Starting at the line with "Yosys count |" and going on through the line with "kc = 21'b110111100000000000101;", reproduce each line in the records below exactly and nothing more.

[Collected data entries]
%%
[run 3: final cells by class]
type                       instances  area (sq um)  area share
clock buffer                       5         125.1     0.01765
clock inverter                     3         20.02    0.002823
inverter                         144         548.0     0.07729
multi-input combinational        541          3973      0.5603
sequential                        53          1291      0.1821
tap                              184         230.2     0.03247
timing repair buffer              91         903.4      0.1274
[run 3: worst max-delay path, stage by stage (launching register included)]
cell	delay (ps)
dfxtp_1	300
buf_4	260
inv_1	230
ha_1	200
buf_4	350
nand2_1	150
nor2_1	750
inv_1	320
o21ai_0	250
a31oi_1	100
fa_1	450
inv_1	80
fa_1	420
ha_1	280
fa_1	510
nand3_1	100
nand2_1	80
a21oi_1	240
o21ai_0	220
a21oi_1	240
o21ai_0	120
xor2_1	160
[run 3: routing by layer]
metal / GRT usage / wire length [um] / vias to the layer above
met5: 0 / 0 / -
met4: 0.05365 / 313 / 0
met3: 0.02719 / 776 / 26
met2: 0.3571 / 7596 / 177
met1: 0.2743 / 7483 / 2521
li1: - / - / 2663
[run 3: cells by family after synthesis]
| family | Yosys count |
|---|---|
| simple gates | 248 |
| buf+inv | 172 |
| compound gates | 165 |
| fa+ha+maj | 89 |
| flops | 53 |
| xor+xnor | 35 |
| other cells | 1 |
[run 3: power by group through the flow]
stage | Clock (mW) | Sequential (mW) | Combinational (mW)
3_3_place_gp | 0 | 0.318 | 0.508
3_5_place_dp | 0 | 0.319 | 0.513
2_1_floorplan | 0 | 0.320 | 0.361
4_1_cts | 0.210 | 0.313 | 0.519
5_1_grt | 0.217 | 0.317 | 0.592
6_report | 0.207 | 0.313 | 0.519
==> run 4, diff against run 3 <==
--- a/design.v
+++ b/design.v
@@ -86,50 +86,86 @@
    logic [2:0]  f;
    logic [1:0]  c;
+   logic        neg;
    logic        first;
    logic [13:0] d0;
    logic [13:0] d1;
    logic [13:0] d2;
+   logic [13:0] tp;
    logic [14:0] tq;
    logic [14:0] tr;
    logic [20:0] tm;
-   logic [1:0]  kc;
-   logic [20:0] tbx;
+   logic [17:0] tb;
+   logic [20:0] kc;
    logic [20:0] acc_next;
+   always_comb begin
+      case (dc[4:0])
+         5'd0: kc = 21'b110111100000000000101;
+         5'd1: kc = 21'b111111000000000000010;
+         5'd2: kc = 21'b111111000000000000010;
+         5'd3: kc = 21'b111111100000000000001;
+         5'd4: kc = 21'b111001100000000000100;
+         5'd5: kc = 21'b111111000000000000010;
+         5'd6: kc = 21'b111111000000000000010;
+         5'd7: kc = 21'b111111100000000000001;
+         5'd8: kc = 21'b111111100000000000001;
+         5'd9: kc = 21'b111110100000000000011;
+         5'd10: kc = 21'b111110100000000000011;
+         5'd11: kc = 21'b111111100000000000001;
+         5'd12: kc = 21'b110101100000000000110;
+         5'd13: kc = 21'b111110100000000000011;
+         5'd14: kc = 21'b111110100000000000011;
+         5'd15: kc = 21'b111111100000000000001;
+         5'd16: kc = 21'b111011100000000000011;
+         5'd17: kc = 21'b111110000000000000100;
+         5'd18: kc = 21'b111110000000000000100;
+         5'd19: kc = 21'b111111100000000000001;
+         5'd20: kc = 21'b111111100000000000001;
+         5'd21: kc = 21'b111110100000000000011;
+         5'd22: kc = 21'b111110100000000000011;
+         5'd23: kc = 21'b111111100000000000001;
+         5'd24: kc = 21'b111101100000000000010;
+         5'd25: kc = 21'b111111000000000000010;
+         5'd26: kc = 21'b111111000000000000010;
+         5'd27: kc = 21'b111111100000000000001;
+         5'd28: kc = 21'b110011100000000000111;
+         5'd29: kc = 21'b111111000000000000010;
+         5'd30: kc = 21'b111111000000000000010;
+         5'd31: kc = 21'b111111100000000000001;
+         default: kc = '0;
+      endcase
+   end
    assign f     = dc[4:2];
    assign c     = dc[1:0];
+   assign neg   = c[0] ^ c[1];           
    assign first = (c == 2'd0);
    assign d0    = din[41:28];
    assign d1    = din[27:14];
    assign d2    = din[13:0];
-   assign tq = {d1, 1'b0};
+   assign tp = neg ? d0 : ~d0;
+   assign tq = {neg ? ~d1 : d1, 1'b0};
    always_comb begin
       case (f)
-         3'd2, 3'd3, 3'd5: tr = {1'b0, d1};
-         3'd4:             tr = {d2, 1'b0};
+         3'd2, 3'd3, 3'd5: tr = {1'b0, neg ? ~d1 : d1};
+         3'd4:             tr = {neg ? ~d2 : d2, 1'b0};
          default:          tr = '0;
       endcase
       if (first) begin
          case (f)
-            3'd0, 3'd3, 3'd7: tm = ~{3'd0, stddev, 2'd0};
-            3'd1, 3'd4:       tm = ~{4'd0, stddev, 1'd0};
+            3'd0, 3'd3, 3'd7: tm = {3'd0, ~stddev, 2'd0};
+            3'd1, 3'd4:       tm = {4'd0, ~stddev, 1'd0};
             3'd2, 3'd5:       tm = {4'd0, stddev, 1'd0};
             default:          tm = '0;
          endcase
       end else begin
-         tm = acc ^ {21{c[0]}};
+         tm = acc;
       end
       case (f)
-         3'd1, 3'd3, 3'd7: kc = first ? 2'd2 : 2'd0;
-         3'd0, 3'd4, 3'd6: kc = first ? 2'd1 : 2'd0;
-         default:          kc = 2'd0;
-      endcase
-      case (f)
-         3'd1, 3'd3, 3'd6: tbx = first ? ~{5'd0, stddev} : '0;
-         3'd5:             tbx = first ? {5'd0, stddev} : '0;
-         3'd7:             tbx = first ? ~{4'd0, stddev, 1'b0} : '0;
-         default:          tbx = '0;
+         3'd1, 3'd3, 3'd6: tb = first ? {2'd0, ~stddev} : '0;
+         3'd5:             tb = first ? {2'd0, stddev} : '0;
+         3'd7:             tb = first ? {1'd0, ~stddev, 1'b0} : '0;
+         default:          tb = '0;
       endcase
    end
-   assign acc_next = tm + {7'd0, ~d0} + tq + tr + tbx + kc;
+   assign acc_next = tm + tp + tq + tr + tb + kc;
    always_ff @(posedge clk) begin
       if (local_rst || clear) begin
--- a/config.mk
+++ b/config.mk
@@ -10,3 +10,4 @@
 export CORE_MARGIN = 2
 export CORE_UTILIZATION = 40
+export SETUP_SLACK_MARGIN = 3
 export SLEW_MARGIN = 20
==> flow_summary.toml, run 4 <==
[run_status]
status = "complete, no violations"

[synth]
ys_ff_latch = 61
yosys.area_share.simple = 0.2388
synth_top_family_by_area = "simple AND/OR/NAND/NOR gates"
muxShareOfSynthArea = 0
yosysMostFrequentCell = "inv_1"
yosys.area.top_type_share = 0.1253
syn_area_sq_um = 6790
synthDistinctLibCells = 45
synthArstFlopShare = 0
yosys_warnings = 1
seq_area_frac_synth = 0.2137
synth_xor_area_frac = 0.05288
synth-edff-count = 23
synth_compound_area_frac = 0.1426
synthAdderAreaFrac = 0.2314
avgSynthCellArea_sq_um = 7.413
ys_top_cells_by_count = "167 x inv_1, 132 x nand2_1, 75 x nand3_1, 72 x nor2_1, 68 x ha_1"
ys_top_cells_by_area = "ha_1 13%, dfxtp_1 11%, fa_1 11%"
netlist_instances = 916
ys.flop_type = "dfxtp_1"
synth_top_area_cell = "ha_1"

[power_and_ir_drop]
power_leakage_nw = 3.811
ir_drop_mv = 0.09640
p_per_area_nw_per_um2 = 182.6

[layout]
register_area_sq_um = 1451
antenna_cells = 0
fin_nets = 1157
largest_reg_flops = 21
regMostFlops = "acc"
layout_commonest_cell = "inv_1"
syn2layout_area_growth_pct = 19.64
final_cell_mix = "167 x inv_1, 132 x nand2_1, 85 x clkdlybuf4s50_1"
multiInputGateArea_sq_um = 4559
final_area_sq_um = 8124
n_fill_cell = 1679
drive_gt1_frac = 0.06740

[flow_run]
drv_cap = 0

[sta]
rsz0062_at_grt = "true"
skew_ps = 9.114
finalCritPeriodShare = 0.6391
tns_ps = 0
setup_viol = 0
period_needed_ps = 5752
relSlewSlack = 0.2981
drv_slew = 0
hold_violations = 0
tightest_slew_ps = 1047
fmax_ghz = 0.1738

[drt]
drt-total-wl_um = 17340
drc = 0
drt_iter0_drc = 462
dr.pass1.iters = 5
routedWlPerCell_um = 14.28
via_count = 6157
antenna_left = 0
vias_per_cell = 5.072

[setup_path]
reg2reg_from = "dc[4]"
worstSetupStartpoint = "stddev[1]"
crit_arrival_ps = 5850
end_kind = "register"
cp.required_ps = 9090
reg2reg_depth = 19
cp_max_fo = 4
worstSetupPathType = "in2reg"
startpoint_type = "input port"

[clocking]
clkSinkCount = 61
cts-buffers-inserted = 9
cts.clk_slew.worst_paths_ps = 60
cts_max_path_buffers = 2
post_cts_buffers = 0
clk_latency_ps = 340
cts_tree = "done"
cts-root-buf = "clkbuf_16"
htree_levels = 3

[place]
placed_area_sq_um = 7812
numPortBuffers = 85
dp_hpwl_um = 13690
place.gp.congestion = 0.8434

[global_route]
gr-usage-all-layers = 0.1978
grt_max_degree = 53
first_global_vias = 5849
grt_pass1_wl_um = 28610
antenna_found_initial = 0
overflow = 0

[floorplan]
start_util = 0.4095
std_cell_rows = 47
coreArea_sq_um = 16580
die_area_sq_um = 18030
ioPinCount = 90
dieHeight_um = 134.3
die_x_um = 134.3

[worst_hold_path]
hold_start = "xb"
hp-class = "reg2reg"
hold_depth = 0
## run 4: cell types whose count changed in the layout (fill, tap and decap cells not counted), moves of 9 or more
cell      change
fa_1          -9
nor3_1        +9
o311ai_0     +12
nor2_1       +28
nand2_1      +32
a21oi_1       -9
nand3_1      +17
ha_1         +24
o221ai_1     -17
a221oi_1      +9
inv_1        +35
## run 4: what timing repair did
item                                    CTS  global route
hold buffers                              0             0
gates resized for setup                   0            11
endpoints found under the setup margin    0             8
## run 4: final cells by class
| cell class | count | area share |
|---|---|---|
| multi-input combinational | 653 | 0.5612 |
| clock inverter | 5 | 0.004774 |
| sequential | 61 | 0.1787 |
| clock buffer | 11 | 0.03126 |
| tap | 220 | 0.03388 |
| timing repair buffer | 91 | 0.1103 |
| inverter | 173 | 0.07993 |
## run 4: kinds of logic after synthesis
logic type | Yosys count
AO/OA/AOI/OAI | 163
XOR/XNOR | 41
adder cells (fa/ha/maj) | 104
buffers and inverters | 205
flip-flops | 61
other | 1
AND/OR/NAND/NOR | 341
%%
* SOLUTION:
| family | Yosys count |
|---|---|
| simple gates | 248 |
| buf+inv | 172 |
| compound gates | 165 |
| fa+ha+maj | 89 |
| flops | 53 |
| xor+xnor | 35 |
| other cells | 1 |
[run 3: power by group through the flow]
stage | Clock (mW) | Sequential (mW) | Combinational (mW)
3_3_place_gp | 0 | 0.318 | 0.508
3_5_place_dp | 0 | 0.319 | 0.513
2_1_floorplan | 0 | 0.320 | 0.361
4_1_cts | 0.210 | 0.313 | 0.519
5_1_grt | 0.217 | 0.317 | 0.592
6_report | 0.207 | 0.313 | 0.519
==> run 4, diff against run 3 <==
--- a/design.v
+++ b/design.v
@@ -86,50 +86,86 @@
    logic [2:0]  f;
    logic [1:0]  c;
+   logic        neg;
    logic        first;
    logic [13:0] d0;
    logic [13:0] d1;
    logic [13:0] d2;
+   logic [13:0] tp;
    logic [14:0] tq;
    logic [14:0] tr;
    logic [20:0] tm;
-   logic [1:0]  kc;
-   logic [20:0] tbx;
+   logic [17:0] tb;
+   logic [20:0] kc;
    logic [20:0] acc_next;
+   always_comb begin
+      case (dc[4:0])
+         5'd0: kc = 21'b110111100000000000101;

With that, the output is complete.